どす黒い感情をも浄化する太陽のような笑顔

 一方、パトリックはルーカスとダンスをしているエマをずっと恍惚とした目で見つめていた。

(ああ、本当に君は楽しそうにダンスをするね。太陽のように明るく、生き生きとした笑顔。どんな美しいものよりも勝る。だけど……僕以外の男とはダンスをしないで欲しいな)

 アメジストの目はかろうじて光が灯っている。

(僕とのダンスも含めてこれで3曲目。流石に疲れて喉が渇くだろうから、エマ嬢の為に飲み物をもらっておこう)

 パトリックはそう考え、飲み物をもらいに行った。アメジストの目はきちんと光を取り戻している。

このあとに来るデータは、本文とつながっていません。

**src/rtl/core/gfr_pkg.sv**
```systemverilog
// ----------------------------------------------------------------------------
// Glyph frame receiver package
// Types and constants shared by the receiver, its parser and its checker.
// ----------------------------------------------------------------------------
`timescale 1ns / 1ps
`default_nettype none

package gfr_pkg;

   localparam int BYTE_W = 8;
   localparam int LEN_W  = 17;

   // Result beat layout on tdata, lowest bit first.
   localparam int ECHO_LSB    = 0;
   localparam int OFFSET_LSB  = ECHO_LSB + BYTE_W;
   localparam int FRAME_LSB   = OFFSET_LSB + LEN_W;
   localparam int GLYPH_LSB   = FRAME_LSB + LEN_W;
   localparam int RSP_USED_W  = GLYPH_LSB + BYTE_W;
   localparam int RSP_TDATA_W = ((RSP_USED_W + 7) / 8) * 8;
   localparam int RSP_PAD_W   = RSP_TDATA_W - RSP_USED_W;

   localparam logic [BYTE_W-1:0] HDR_BYTE  = 8'hC9;
   localparam logic [BYTE_W-1:0] CMD_COUNT = 8'hCA;
   localparam logic [BYTE_W-1:0] CMD_SIZE  = 8'hCB;

   localparam logic [BYTE_W-1:0] SIZE_AUTO  = 8'd0;
   localparam logic [BYTE_W-1:0] SIZE_SMALL = 8'd1;
   localparam logic [BYTE_W-1:0] SIZE_MID   = 8'd2;
   localparam logic [BYTE_W-1:0] SIZE_LARGE = 8'd3;

   localparam logic [BYTE_W-1:0] SMALL_MIN_COUNT = 8'd11;
   localparam logic [BYTE_W-1:0] MID_MIN_COUNT   = 8'd3;

   typedef enum logic [2:0] {
      PH_IDLE  = 3'd0,
      PH_CMD   = 3'd1,
      PH_COUNT = 3'd2,
      PH_SIZE  = 3'd3,
      PH_DATA  = 3'd4
   } phase_type;

   typedef enum logic [1:0] {
      KIND_CTRL   = 2'd0,
      KIND_DATA   = 2'd1,
      KIND_LAST   = 2'd2,
      KIND_REJECT = 2'd3
   } kind_type;

   typedef struct packed {
      logic [BYTE_W-1:0] glyph_count;
      logic [LEN_W-1:0]  frame_bytes;
      logic [LEN_W-1:0]  payload_offset;
      logic [BYTE_W-1:0] echo_byte;
      kind_type          byte_kind;
   } rsp_type;

endpackage

`default_nettype wire

```
**src/rtl/core/glyph_frame_receiver.sv**
```systemverilog
// ----------------------------------------------------------------------------
// Glyph frame receiver
// Parses glyph frames from a received byte stream and echoes every byte.
// ----------------------------------------------------------------------------
// Each received byte yields exactly one result beat that echoes it and tells
// whether it was a control byte, a payload byte, the last payload byte or the
// count byte of a rejected frame, along with the payload offset, the frame
// length and the glyph count. A byte is taken in every cycle unless input is
// stalled. An accepted byte is held in the input register, is parsed out of
// it and lands in the result register once that register is free; its
// result beat is presented from there. The result register frees as its
// beat is taken, so input is stalled only while both registers hold beats
// and the result beat is not being taken. No clearing pass follows reset.
`timescale 1ns / 1ps
`default_nettype none

module glyph_frame_receiver (
   input  wire logic        clock,
   input  wire logic        reset,
   input  wire logic        req_tvalid,
   output logic             req_tready,
   input  wire logic [7:0]  req_tdata,   // [7:0] rx_byte
   output logic             rsp_tvalid,
   input  wire logic        rsp_tready,
   // [7:0] echo_byte, [24:8] payload_offset, [41:25] frame_bytes,
   // [49:42] glyph_count, [55:50] zero
   output logic [gfr_pkg::RSP_TDATA_W-1:0] rsp_tdata,
   output logic [1:0]       rsp_tuser    // [1:0] byte_kind
);

   import gfr_pkg::*;

   logic              in_valid_ff, in_valid_in;
   logic [BYTE_W-1:0] in_byte_ff;
   logic              out_valid_ff, out_valid_in;
   rsp_type           out_ff;
   rsp_type           result;
   logic              out_free;
   logic              advance;
   logic              accept;

   assign out_free   = !out_valid_ff || rsp_tready;
   assign advance    = in_valid_ff && out_free;
   assign req_tready = !in_valid_ff || advance;
   assign accept     = req_tvalid && req_tready;

   assign in_valid_in  = accept || (in_valid_ff && !advance);
   assign out_valid_in = advance || (out_valid_ff && !rsp_tready);

   gfr_parser u_parser (
      .clock   (clock),
      .reset   (reset),
      .step    (advance),
      .rx_byte (in_byte_ff),
      .result  (result)
   );

   always_ff @(posedge clock) begin
      if (reset) begin
         in_valid_ff  <= 1'b0;
         out_valid_ff <= 1'b0;
      end else begin
         in_valid_ff  <= in_valid_in;
         out_valid_ff <= out_valid_in;
      end
   end

   always_ff @(posedge clock) begin
      if (accept) begin
         in_byte_ff <= req_tdata;
      end
      if (advance) begin
         out_ff <= result;
      end
   end

   assign rsp_tvalid = out_valid_ff;
   assign rsp_tuser  = out_ff.byte_kind;
   assign rsp_tdata  = {{RSP_PAD_W{1'b0}}, out_ff.glyph_count, out_ff.frame_bytes,
                        out_ff.payload_offset, out_ff.echo_byte};

endmodule

`default_nettype wire

```
**src/rtl/core/gfr_parser.sv**
```systemverilog
// ----------------------------------------------------------------------------
// Glyph frame parser
// Frame state registers and the per-byte decode that turns one received
// byte into one result beat.
// ----------------------------------------------------------------------------
`timescale 1ns / 1ps
`default_nettype none

module gfr_parser (
   input  wire logic                   clock,
   input  wire logic                   reset,
   input  wire logic                   step,
   input  wire logic [gfr_pkg::BYTE_W-1:0] rx_byte,
   output gfr_pkg::rsp_type            result
);

   import gfr_pkg::*;

   phase_type          phase_ff, phase_in;
   logic [BYTE_W-1:0]  size_ff, size_in;
   logic [BYTE_W-1:0]  glyphs_ff, glyphs_in;
   logic [LEN_W-1:0]   total_ff, total_in;
   logic [LEN_W-1:0]   position_ff, position_in;

   logic [LEN_W-1:0]   position_inc;
   logic [LEN_W-1:0]   length_small;
   logic [LEN_W-1:0]   length_mid;
   logic [LEN_W-1:0]   length_large;
   logic [LEN_W-1:0]   length;
   logic               size_bad;
   logic               reject;
   logic               last;

   assign position_inc = position_ff + LEN_W'(1);
   assign last         = (position_inc >= total_ff);

   // Glyph sizes are powers of two, so the length is the count shifted.
   assign length_small = {{(LEN_W-BYTE_W-5){1'b0}}, rx_byte, 5'd0};
   assign length_mid   = {{(LEN_W-BYTE_W-7){1'b0}}, rx_byte, 7'd0};
   assign length_large = {rx_byte, 9'd0};

   always_comb begin
      size_bad = 1'b0;
      case (size_ff)
         SIZE_AUTO: begin
            if (rx_byte >= SMALL_MIN_COUNT) begin
               length = length_small;
            end else if (rx_byte >= MID_MIN_COUNT) begin
               length = length_mid;
            end else begin
               length = length_large;
            end
         end
         SIZE_SMALL: length = length_small;
         SIZE_MID:   length = length_mid;
         SIZE_LARGE: length = length_large;
         default: begin
            length   = '0;
            size_bad = 1'b1;
         end
      endcase
   end

   assign reject = (phase_ff == PH_COUNT) && ((rx_byte == '0) || size_bad);

   // Next phase.
   always_comb begin
      case (phase_ff)
         PH_IDLE:  phase_in = (rx_byte == HDR_BYTE) ? PH_CMD : PH_IDLE;
         PH_CMD: begin
            if (rx_byte == CMD_COUNT) begin
               phase_in = PH_COUNT;
            end else if (rx_byte == CMD_SIZE) begin
               phase_in = PH_SIZE;
            end else begin
               phase_in = PH_CMD;
            end
         end
         PH_COUNT: phase_in = reject ? PH_IDLE : PH_DATA;
         PH_SIZE:  phase_in = PH_CMD;
         PH_DATA:  phase_in = last ? PH_IDLE : PH_DATA;
         default:  phase_in = PH_CMD;
      endcase
   end

   // Frame registers and the result beat.
   always_comb begin
      size_in     = size_ff;
      glyphs_in   = glyphs_ff;
      total_in    = total_ff;
      position_in = position_ff;
      result.byte_kind      = KIND_CTRL;
      result.payload_offset = '0;
      case (phase_ff)
         PH_IDLE: begin
            size_in     = '0;
            glyphs_in   = '0;
            total_in    = '0;
            position_in = '0;
         end
         PH_COUNT: begin
            glyphs_in = rx_byte;
            if (reject) begin
               result.byte_kind = KIND_REJECT;
            end else begin
               total_in    = length;
               position_in = '0;
            end
         end
         PH_SIZE: size_in = rx_byte;
         PH_DATA: begin
            position_in           = position_inc;
            result.payload_offset = position_ff;
            result.byte_kind      = last ? KIND_LAST : KIND_DATA;
         end
         default: begin
         end
      endcase
      result.echo_byte   = rx_byte;
      result.frame_bytes = reject ? '0 : total_in;
      result.glyph_count = glyphs_in;
   end

   always_ff @(posedge clock) begin
      if (reset) begin
         phase_ff    <= PH_IDLE;
         size_ff     <= '0;
         glyphs_ff   <= '0;
         total_ff    <= '0;
         position_ff <= '0;
      end else if (step) begin
         phase_ff    <= phase_in;
         size_ff     <= size_in;
         glyphs_ff   <= glyphs_in;
         total_ff    <= total_in;
         position_ff <= position_in;
      end
   end

endmodule

`default_nettype wire

```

 エマはその時ダンスを終え、休憩の為に壁際に向かっていた。

(ああ、飲み物を貰ってくればよかったわ)

 エマは喉が渇いていたことに気が付き、飲み物を貰いに行こうとした瞬間。

「よ、エマ。お前が王太子殿下とダンスするとはな」

「ヘルムフリート……」

 ヘルムフリートに声をかけられた。

「それと、王太子殿下の前にダンスをしていた奴は誰なんだ?」

 ヘルムフリートはやや不機嫌そうである。エマは軽くため息をつく。

「ランツベルク辺境伯家のパトリック様よ。"奴"だなんて言い方パトリック様に失礼だわ」

 エマのアンバーの目は冷たい。

「パトリック"様"ね。そう呼ぶってことは、ランツベルク卿と仲いいのかよ?」

「ヘルムフリートには関係ないでしょう」

 エマは冷たい笑みを浮かべる。

「なっ!」

 ヘルムフリートはムッとする。

「よく考えろ。ランツベルク辺境伯家だぞ。お前が仲よくなるとかあり得ないだろ」

「だから?」

 エマは相変わらず冷たい目だ。

「うっ……」

 言葉に詰まるヘルムフリート。しかし、頑張って言葉を紡ぐ。

「そ、それに、ほら、容姿だってあれだ。ランツベルク卿とダンスした時、悪目立ちしてたぞ。お前が美形のランツベルク卿の隣に立ったら余計惨めになるだろ」

 何とかエマと関わりたい一心ではあるが、ただの悪足掻きに見える。

「そう。貴方って本当に何が言いたいのか全く分からないわ。私のことが気に入らないということだけは理解できるけれど」

 エマは冷たく笑う。ヘルムフリートは何か言おうとしたが、それは叶わなかった。パトリックがエマに話しかけたからだ。

「エマ嬢」

「あら、パトリック様。どうかなさいました?」

 エマは突然現れたパトリックにアンバーの目を丸くした。

「これをどうぞ。3曲連続でダンスは流石に疲れて喉が渇くと思うから。それに、僕とのダンスはかなりテンポの速い曲だっだし」

 パトリックはエマに飲み物を渡す。

「まあ、お気遣いありがとうございます、パトリック様」

 エマはパトリックから受け取った飲み物を一口飲む。

「美味しいですわ。さっぱりとしたレモンと、炭酸が口の中で弾けてスッキリします」

 エマはふふっと笑い、またレモンソーダを一口飲む。

「アリティー王国産のレモンみたいだ」

「左様でございますのね。アリティー王国は柑橘類がよく採れるとか」

 エマとパトリックは楽しそうに談笑しているが、ヘルムフリートはそれが気に入らないようで不機嫌な様子である。

「おい、エマ」

「ねえ、君はシェイエルン伯爵家の令息だよね? 挨拶がまだだけど、何故なぜ僕達の会話に割り込もうとしているのかい?」

 パトリックは冷たい視線をヘルムフリートに向ける。

「そ、それは……」

 ヘルムフリートはたじろぐ。本能的に危険を感じていた。

「シェイエルン伯爵家は自分より身分が上の辺境伯家の者に無礼な態度を取ってもいいと教育しているみたいだね」

 パトリックは口角を上げる。しかし、アメジストの目は絶対零度よりも冷たい。

 ヘルムフリートは直ちにボウ・アンド・スクレープでパトリックに礼を取る。

 基本的に自分より爵位や家格の高い者には、男性ならボウ・アンド・スクレープ、女性ならカーテシーで礼を取る。そして、相手から話しかけられるなり、発言の許可が出てから頭を上げて話すことが許されるのだ。それをしない者はどうなっても文句を言えない。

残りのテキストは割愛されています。